At a glance
Denials of healthcare claims continue to increase. Discover how AI and automation can help healthcare providers prevent denials, improve clean claims rates, and accelerate reimbursements.

Key takeaways:
- During the last 12 months, 25% or suppliers reported higher denial rates.
- Incomplete or incorrect patient registration information, inaccurate claims data, and authorization issues are the main triggers for denial.
- AI-powered solutions like Patient Access Curator™ (PAC) and AI™ Advantage can help healthcare organizations improve the accuracy of initial data and predict and prevent potential claims problems before claims are submitted.
Healthcare claim denials continue to be a significant challenge for healthcare revenue cycle leaders. More than four out of ten suppliers They say at least 10% of claims are denied, according to data from Experian Health. As a result, providers are reconsidering how to leverage AI and automation to reduce denial rates throughout the revenue cycle. Improving the accuracy of initial data is a top priority for many providers. Still, they also see opportunities to use technology to better predict denials before they occur and streamline claims management processes.
Why are health care claims denied?
Even small errors in claims submission can lead to denials. Nearly 70% of providers say submitting clean claims is more difficult than a year ago, and 54% report an increase in claims errors, according to Experian Health. 2025 Claims Status Report.
Some common reasons for healthcare claims being denied include:
- Missing patient information: Incomplete or incorrect patient data collected in registration triggers 32% of claim denialsaccording to Experian Health’s latest claims status report.

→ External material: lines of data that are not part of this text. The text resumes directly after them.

## src/rtl/nem_ohmux_sel_ctrl.sv

```systemverilog
// Select-line controller and two-way arbiter for the 2-input inverting NEM-relay one-hot mux.
// Enforces break-before-make dead time on release and an actuation settle time before grant.
module nem_ohmux_sel_ctrl #(
  parameter int ACTUATE_CYC = 4,
  parameter int RELEASE_CYC = 3,
  parameter int MAX_HOLD    = 0
) (
  input  logic CP,
  input  logic RST,
  input  logic REQ0,
  input  logic REQ1,
  output logic S0,
  output logic S1,
  output logic GNT0,
  output logic GNT1,
  output logic BUSY
);

  if (ACTUATE_CYC < 1 || ACTUATE_CYC > 255) begin : g_bad_actuate
    $error("ACTUATE_CYC must be in 1..255");
  end
  if (RELEASE_CYC < 1 || RELEASE_CYC > 255) begin : g_bad_release
    $error("RELEASE_CYC must be in 1..255");
  end
  if (MAX_HOLD < 0 || MAX_HOLD > 65535) begin : g_bad_hold
    $error("MAX_HOLD must be in 0..65535");
  end

  typedef enum logic [1:0] {IDLE, ACTUATE, GRANTED, RELEASE} state_t;

  localparam logic [7:0]  ACT_LOAD   = 8'(ACTUATE_CYC - 1);
  localparam logic [7:0]  REL_LOAD   = 8'(RELEASE_CYC - 1);
  localparam logic [15:0] HOLD_LIMIT = 16'(MAX_HOLD);
  localparam logic        HOLD_ON    = (MAX_HOLD != 0);

  state_t      state;
  logic        owner;
  logic        last;
  logic [7:0]  cnt;
  logic [15:0] hold;

  logic any_req;
  logic pick;
  logic owner_req;
  logic other_req;
  logic revoke;

  // On a tie the requester that did not own the mux last time wins.
  always_comb begin
    any_req   = REQ0 | REQ1;
    pick      = (REQ0 & REQ1) ? ~last : REQ1;
    owner_req = owner ? REQ1 : REQ0;
    other_req = owner ? REQ0 : REQ1;
    revoke    = HOLD_ON & other_req & (hold >= HOLD_LIMIT);
  end

  always_ff @(posedge CP) begin
    if (RST) begin
      state <= IDLE;
      owner <= 1'b0;
      last  <= 1'b1;
      cnt   <= '0;
      hold  <= '0;
      S0    <= 1'b0;
      S1    <= 1'b0;
      GNT0  <= 1'b0;
      GNT1  <= 1'b0;
      BUSY  <= 1'b0;
    end else begin
      case (state)
        IDLE: begin
          if (any_req) begin
            state <= ACTUATE;
            owner <= pick;
            last  <= pick;
            cnt   <= ACT_LOAD;
            S0    <= ~pick;
            S1    <= pick;
            BUSY  <= 1'b1;
          end
        end
        ACTUATE: begin
          // A request withdrawn mid-actuation still pays the full dead time.
          if (!owner_req) begin
            state <= RELEASE;
            cnt   <= REL_LOAD;
            S0    <= 1'b0;
            S1    <= 1'b0;
          end else if (cnt == 8'd0) begin
            state <= GRANTED;
            hold  <= '0;
            GNT0  <= ~owner;
            GNT1  <= owner;
          end else begin
            cnt <= cnt - 8'd1;
          end
        end
        GRANTED: begin
          if (!owner_req || revoke) begin
            state <= RELEASE;
            cnt   <= REL_LOAD;
            S0    <= 1'b0;
            S1    <= 1'b0;
            GNT0  <= 1'b0;
            GNT1  <= 1'b0;
          end else if (other_req && hold != 16'hFFFF) begin
            hold <= hold + 16'd1;
          end
        end
        RELEASE: begin
          if (cnt != 8'd0) begin
            cnt <= cnt - 8'd1;
          end else if (any_req) begin
            state <= ACTUATE;
            owner <= pick;
            last  <= pick;
            cnt   <= ACT_LOAD;
            S0    <= ~pick;
            S1    <= pick;
          end else begin
            state <= IDLE;
            BUSY  <= 1'b0;
          end
        end
        default: state <= IDLE;
      endcase
    end
  end

endmodule

```
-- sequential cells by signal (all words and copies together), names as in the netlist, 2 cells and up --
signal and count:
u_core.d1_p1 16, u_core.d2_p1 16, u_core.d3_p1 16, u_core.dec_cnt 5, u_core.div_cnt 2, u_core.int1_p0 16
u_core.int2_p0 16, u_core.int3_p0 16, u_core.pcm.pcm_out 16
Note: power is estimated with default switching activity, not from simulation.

- Inaccurate insurance data: Outdated patient insurance information, lack of coverage, or errors made when entering insurance data during registration can result in rejected or denied claims.

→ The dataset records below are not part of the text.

==> config.mk <==
export PLATFORM = sky130hd
export DESIGN_NAME = mem_port_arbiter
export DESIGN_NICKNAME = d
export VERILOG_FILES = /design/src/rtl/mem_port_arbiter.sv
export SDC_FILE = /design/constraint.sdc
export NUM_CORES = 1
export LEC_CHECK = 0
export CAP_MARGIN = 20
export CORE_AREA = 2 2 331 333
export DETAILED_ROUTE_END_ITERATION = 10
export DIE_AREA = 0 0 333 335
export PLACE_DENSITY_LB_ADDON = 0.1
export SLEW_MARGIN = 20
export SYNTH_ARGS = -nofsm -noshare
export SYNTH_HDL_FRONTEND = slang
export SYNTH_SLANG_ARGS = --single-unit
==> constraint.sdc <==
create_clock -name clk -period 1.9 [get_ports clk]
set_clock_uncertainty 0.1 [all_clocks]
set_input_delay 0.38 -clock clk [delete_from_list [all_inputs] [get_ports clk]]
set_output_delay 0.38 -clock clk [all_outputs]
set_load 0.1 [all_outputs]
==> src/rtl/mem_port_arbiter.sv <==
`default_nettype none
// ============================================================================
// Module   : mem_port_arbiter
// Brief    : Round-robin arbiter sharing one line-wide memory port between the
//            instruction cache (client 0) and the data cache (client 1).
//            Holds the grant for a whole transaction, routes read data back
//            to the owner and aborts a read whose response never arrives.
// Revision : 1.0 - initial release
// ============================================================================
module mem_port_arbiter #(
    parameter int ADDR_WIDTH = 20,
    parameter int LINE_WIDTH = 128,
    parameter int TIMEOUT    = 255
) (
    input  logic                  clk,
    input  logic                  rst,
    // client 0 (instruction cache)
    input  logic [ADDR_WIDTH-1:0] i_c0_addr,
    input  logic                  i_c0_read,
    input  logic                  i_c0_write,
    input  logic [LINE_WIDTH-1:0] i_c0_writedata,
    output logic [LINE_WIDTH-1:0] o_c0_readdata,
    output logic                  o_c0_readdata_valid,
    output logic                  o_c0_waitrequest,
    // client 1 (data cache)
    input  logic [ADDR_WIDTH-1:0] i_c1_addr,
    input  logic                  i_c1_read,
    input  logic                  i_c1_write,
    input  logic [LINE_WIDTH-1:0] i_c1_writedata,
    output logic [LINE_WIDTH-1:0] o_c1_readdata,
    output logic                  o_c1_readdata_valid,
    output logic                  o_c1_waitrequest,
    // memory port
    output logic [ADDR_WIDTH-1:0] o_m_addr,
    output logic                  o_m_read,
    output logic                  o_m_write,
    output logic [LINE_WIDTH-1:0] o_m_writedata,
    input  logic [LINE_WIDTH-1:0] i_m_readdata,
    input  logic                  i_m_readdata_valid,
    input  logic                  i_m_waitrequest,
    // status
    output logic [1:0]            o_grant,
    output logic                  o_timeout,
    output logic                  o_err
);

    localparam int                c_TIMER_W   = $clog2(TIMEOUT + 1);
    localparam logic [c_TIMER_W-1:0] c_TIMER_LAST = c_TIMER_W'(TIMEOUT - 1);

    localparam logic [1:0] c_IDLE = 2'd0;
    localparam logic [1:0] c_CMD  = 2'd1;
    localparam logic [1:0] c_RESP = 2'd2;

    logic [1:0]           state_q, state_d;
    logic                 owner_q, owner_d;   // 0 = client 0, 1 = client 1
    logic                 last_q,  last_d;    // owner of the previous grant
    logic [c_TIMER_W-1:0] timer_q, timer_d;
    logic                 err_q,   err_d;

    logic                  w_req0;
    logic                  w_req1;
    logic                  w_own_read;
    logic                  w_own_write;
    logic [ADDR_WIDTH-1:0] w_own_addr;
    logic [LINE_WIDTH-1:0] w_own_wdata;
    logic                  w_accept;
    logic                  w_expire;

    assign w_req0 = i_c0_read | i_c0_write;
    assign w_req1 = i_c1_read | i_c1_write;

    // Owner's command view; read wins when a client raises both strobes.
    assign w_own_read  = owner_q ? i_c1_read : i_c0_read;
    assign w_own_write = (owner_q ? i_c1_write : i_c0_write) & ~w_own_read;
    assign w_own_addr  = owner_q ? i_c1_addr : i_c0_addr;
    assign w_own_wdata = owner_q ? i_c1_writedata : i_c0_writedata;

    assign w_accept = (w_own_read | w_own_write) & ~i_m_waitrequest;
    // Last RESP cycle allowed: the timer has already counted TIMEOUT-1 cycles.
    assign w_expire = (timer_q == c_TIMER_LAST);

    // Read data bus is shared; only the valid strobe is steered.
    assign o_c0_readdata = i_m_readdata;
    assign o_c1_readdata = i_m_readdata;
    assign o_err         = err_q;

    // State register and arbitration bookkeeping.
    always_ff @(posedge clk) begin
        if (rst) begin
            state_q <= c_IDLE;
            owner_q <= 1'b0;
            last_q  <= 1'b1;
            timer_q <= '0;
            err_q   <= 1'b0;
        end else begin
            state_q <= state_d;
            owner_q <= owner_d;
            last_q  <= last_d;
            timer_q <= timer_d;
            err_q   <= err_d;
        end
    end

    // Next-state logic: round-robin grant, command completion, response wait.
    always_comb begin
        state_d = state_q;
        owner_d = owner_q;
        last_d  = last_q;
        timer_d = timer_q;
        err_d   = err_q;
        case (state_q)
            c_IDLE: begin
                if (w_req0 | w_req1) begin
                    // On a tie the client that did not own the port last wins.
                    owner_d = (w_req0 & w_req1) ? ~last_q : w_req1;
                    last_d  = owner_d;
                    timer_d = '0;
                    state_d = c_CMD;
                end
            end
            c_CMD: begin
                if (!(w_own_read | w_own_write)) begin
                    // Owner withdrew before acceptance: abandon quietly.
                    state_d = c_IDLE;
                end else if (!i_m_waitrequest) begin
                    state_d = w_own_read ? c_RESP : c_IDLE;
                end
            end
            c_RESP: begin
                if (i_m_readdata_valid) begin
                    state_d = c_IDLE;
                end else begin
                    timer_d = timer_q + 1'b1;
                    if (w_expire) begin
                        state_d = c_IDLE;
                        err_d   = 1'b1;
                    end
                end
            end
            default: state_d = c_IDLE;
        endcase
        // Read data with no read outstanding is a memory-side protocol error.
        if (i_m_readdata_valid && (state_q != c_RESP)) begin
            err_d = 1'b1;
        end
    end

    // Output decode: memory command from the owner, strobes back to the owner.
    always_comb begin
        o_m_addr            = '0;
        o_m_writedata       = '0;
        o_m_read            = 1'b0;
        o_m_write           = 1'b0;
        o_c0_waitrequest    = 1'b1;
        o_c1_waitrequest    = 1'b1;
        o_c0_readdata_valid = 1'b0;
        o_c1_readdata_valid = 1'b0;
        o_grant             = 2'b00;
        o_timeout           = 1'b0;
        case (state_q)
            c_CMD: begin
                o_m_addr      = w_own_addr;
                o_m_writedata = w_own_wdata;
                o_m_read      = w_own_read;
                o_m_write     = w_own_write;
                o_grant       = owner_q ? 2'b10 : 2'b01;
                if (owner_q) begin
                    o_c1_waitrequest = ~w_accept;
                end else begin
                    o_c0_waitrequest = ~w_accept;
                end
            end
            c_RESP: begin
                o_grant = owner_q ? 2'b10 : 2'b01;
                if (owner_q) begin
                    o_c1_readdata_valid = i_m_readdata_valid;
                end else begin
                    o_c0_readdata_valid = i_m_readdata_valid;
                end
                o_timeout = ~i_m_readdata_valid & w_expire;
            end
            default: begin
                o_grant = 2'b00;
            end
        endcase
    end

endmodule
`default_nettype wire

==> run summary <==
status = finished with violations
failing checks = setup timing
hold path depth = 2
vias in the first global route = 5,858
largest net degree at the start of global routing = 32
initial antenna violation count = 8
min Tclk post-route = 2140 ps
TritonCTS Buffers = 3
Max-Cap Viols = 0
Critical Path AT = 1660 ps
worst hold slack = 412 ps
post-synthesis instance total = 684
hold path startpoint = timer_q[7]
worst-path cell chain = buf_12, buf_12, mux2i_4, buf_6, nor2_4, buf_12
largest family of logic cells by synthesized area = buffers and inverters
Nets = 1,386
drt first-iter violations = 83
vias = 5,520
most common cell after layout, fill and taps aside = clkdlybuf4s50_1
YS warnings = 0
Min-Delay Endpoint = timer_q[7]
WL per Instance = 14.9 um
VDD IR-drop max = 0.272 mV
compound-cell area share of the yosys netlist = 0.0391
Tot Pwr = 10,000 uW
post-synthesis mux area share = 0.304
worst r2r src = state_q[0]
CTS hold repair buffers = 0
Initial Util = 0.0453
area of the core = 0.108 mm2
FF+latch area = 267 um2
die footprint = 0.112 mm2
Peak Freq = 468 MHz
final std cells w/o fill = 2,362
Crit Path Category = reg2out
post-synth top area cell = buf_4
Avg Inst Size Synth = 7.16 um2
worst r2r dst = timer_q[7]
total of fill cells in the finished design = 12,300
startpoint types = flop
synthesis-stage register bit count = 13
placed instance count = 2,333
routed vias/inst = 2.34
Pleak = 0.00441 uW
CTS HTree Levels = 1
ANT cells = 0
TritonCTS Sinks = 13
sequential area share after synthesis = 0.0531
Cell Pwr Density = 724 mW/mm2
Final setup violation count = 158
Total Routed Length = 35,300 um
DR pass1 iterations = 4
Post-Syn Nets = 1,121
Most Frequent Cell on Critical Path = buf_12
Simple-Gate Fraction of Synth Area = 0.159
worst slew pin tran = 500 ps
Worst Slack Setup Final = -238 ps
R2R Setup Slk = -40 ps
worst skew pair latency = 250 ps
post-synthesis xor/xnor area fraction = 0.00179
Top FF cell, synth = dfxtp_1
FP Rows = 121
mapped cell area = 0.00490 mm2
ANT nets after route = 0
worst min path class = reg2reg
commonest non-fill, non-tap cells in the layout = 298 x clkdlybuf4s50_1, 170 x buf_12, 144 x nor2_4
Reg clk slew, reported paths = 50 ps
I/O pins = 846
Slew headroom = 0.664
crit-path max cell delay = 390 ps
adder-cell share of the synthesized area = 0.0128
first-pass GRT wire length = 46,800 um
Final HPWL DP = 30,700 um
Post-synth EDFFs = 0
clk root buf = clkbuf_16
pre-CTS worst setup slack = -523 ps
crit path launch = owner_q
critical path capture point type = output port
Die Span X = 333 um
Pins Over Slew Limit = 0
GPL Wtd Cong = 0.680
RSZ-0062 raised after global routing = true
TritonCTS clock tree = built
layout cell share with drive strength beyond 1 = 0.520
Residual DRC = 0
crit path max-delay cell type = dfxtp_4
Synth area leaders = buf_4 39%, mux2i_1 30%, nor2_1 12%
reg2reg path depth = 7
crit path max fanout = 11
die height = 335 um
Tcrit/Tclk final = 1.13
multi-input logic area = 0.00422 mm2
total grt overflow = 0
Synth cell types = 37
Max clock buf depth = 2
WP data required = 1420 ps
Area growth, synth to finish = 182%
IO Port Bufs = 461
setup TNS = -25,550 ps
Synth top area share = 0.392
fraction of registers with async set/reset = 0
GRT Resource Usage Total = 0.0589
Fin. Hold Viols = 0
==> cell families after synthesis <==
kind of cell,count (synthesis)
buffers and inverters,300
AND/OR/NAND/NOR,188
multiplexers,149
AO/OA/AOI/OAI,28
flip-flops,13
adder cells (fa/ha/maj),5
XOR/XNOR,1
==> through the flow <==
| step | cell area [um2] | util |
|---|---|---|
| after detailed placement | 12400 | 0.115 |
| after global routing | 13800 | 0.128 |
| after CTS | 13400 | 0.124 |
| final | 13800 | 0.128 |
| after floorplan | 5950 | - |
| after global placement | 12400 | 0.115 |
==> routing by layer <==
| layer | up-vias | track usage | share of wire |
|---|---|---|---|
| met5 | - | 0 | 0.0024 |
| met4 | 14 | 0.0142 | 0.022 |
| met3 | 80 | 0.0220 | 0.090 |
| met2 | 379 | 0.107 | 0.53 |
| met1 | 2515 | 0.0643 | 0.35 |
| li1 | 2532 | - | - |
==> power by group <==
group	internal, uW	switching [uW]	total (uW)
logic	3780	5480	9260
registers	291	20.2	311
clock network	285	146	431
total	4360	5650	10000
==> final cells by class <==
cell class	count	area share
inverters	9	0.00299
flip-flops and latches	13	0.0193
multi-input cells	371	0.305
clock buffers	4	0.00570
well taps	1414	0.128
repair buffers	551	0.539
==> flip-flops by register name, summed over array words and instances, names as in the netlist <==
register  count
last_q        1
o_err         1
owner_q       1
state_q       2
timer_q       8
==> worst max-delay path: cells and delay by family (launching register included) <==
kind                   cells  cell delay [ps]
buffers and inverters      4              640
DFF                        1              390
muxes                      1              290
and+or+nand+nor            1               30
==> Yosys cell counts, types with 4 or more instances <==
master    count
buf_2        14
nand2_1       8
a21oi_1       8
clkbuf_1     20
nor2_1      155
o21ai_0       6
nor2b_1       4
ha_1          5
dfxtp_1      13
buf_4       256
mux2i_1     149
inv_1         8
nand3_1       4
==> what timing repair did <==
action	in CTS	in global routing
buffers inserted	13	5
cloned	4	5
endpoints found under the hold margin	0	0
endpoints found under the setup margin	166	163
pin swaps	15	18
resized for setup	169	66
==> how the worst max path moves through the flow <==
| stage | endpoint | cells past startpoint |
|---|---|---|
| 2_1_floorplan | o_m_writedata[48] | 6 |
| 4_1_cts | o_c0_waitrequest | 5 |
| 3_3_place_gp | timer_q[7] | 6 |
| 5_1_grt | o_m_writedata[67] | 6 |
| 3_5_place_dp | timer_q[1] | 6 |
| 6_report | o_m_writedata[67] | 6 |
No activity file was read; power rests on OpenSTA's default activity.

- Eligibility check errors: Errors during manual eligibility checks or incomplete verification of insurance eligibility are common causes of denials.
- Prior authorization issues: 35% of claim denials They are triggered when prior authorizations are not obtained or prior authorization requirements are not fully met prior to claims submission.
- Coding inaccuracies: Missing medical billing codes and coding errors represent 24% of denials. Nearly half of providers say coding errors are one of the top three most avoidable claims errors in Experian Health’s latest report. Survey on claims denial management.
- Coordination of benefits (COB) errors: Coordinating benefits across multiple payers is a complex process and errors leading to denials are common, especially when COB is handled manually.
- Incomplete log records: 26% of providers report that at least 10% of denials arise from inaccurate or incomplete data collected during registration.
Current challenges in claims management
Providers face several key challenges when managing claims management in today’s complex and changing healthcare landscape.
Manual claims review processes
Many health systems still rely on manual claims review processes, increasing the risk of data entry errors, inaccurate claim submissions, and denials. To further complicate matters, most manual claims review processes consist of disparate systems from multiple vendors. This can create communication challenges between front-end and back-end operations, creating additional administrative work and further slowing claims processing.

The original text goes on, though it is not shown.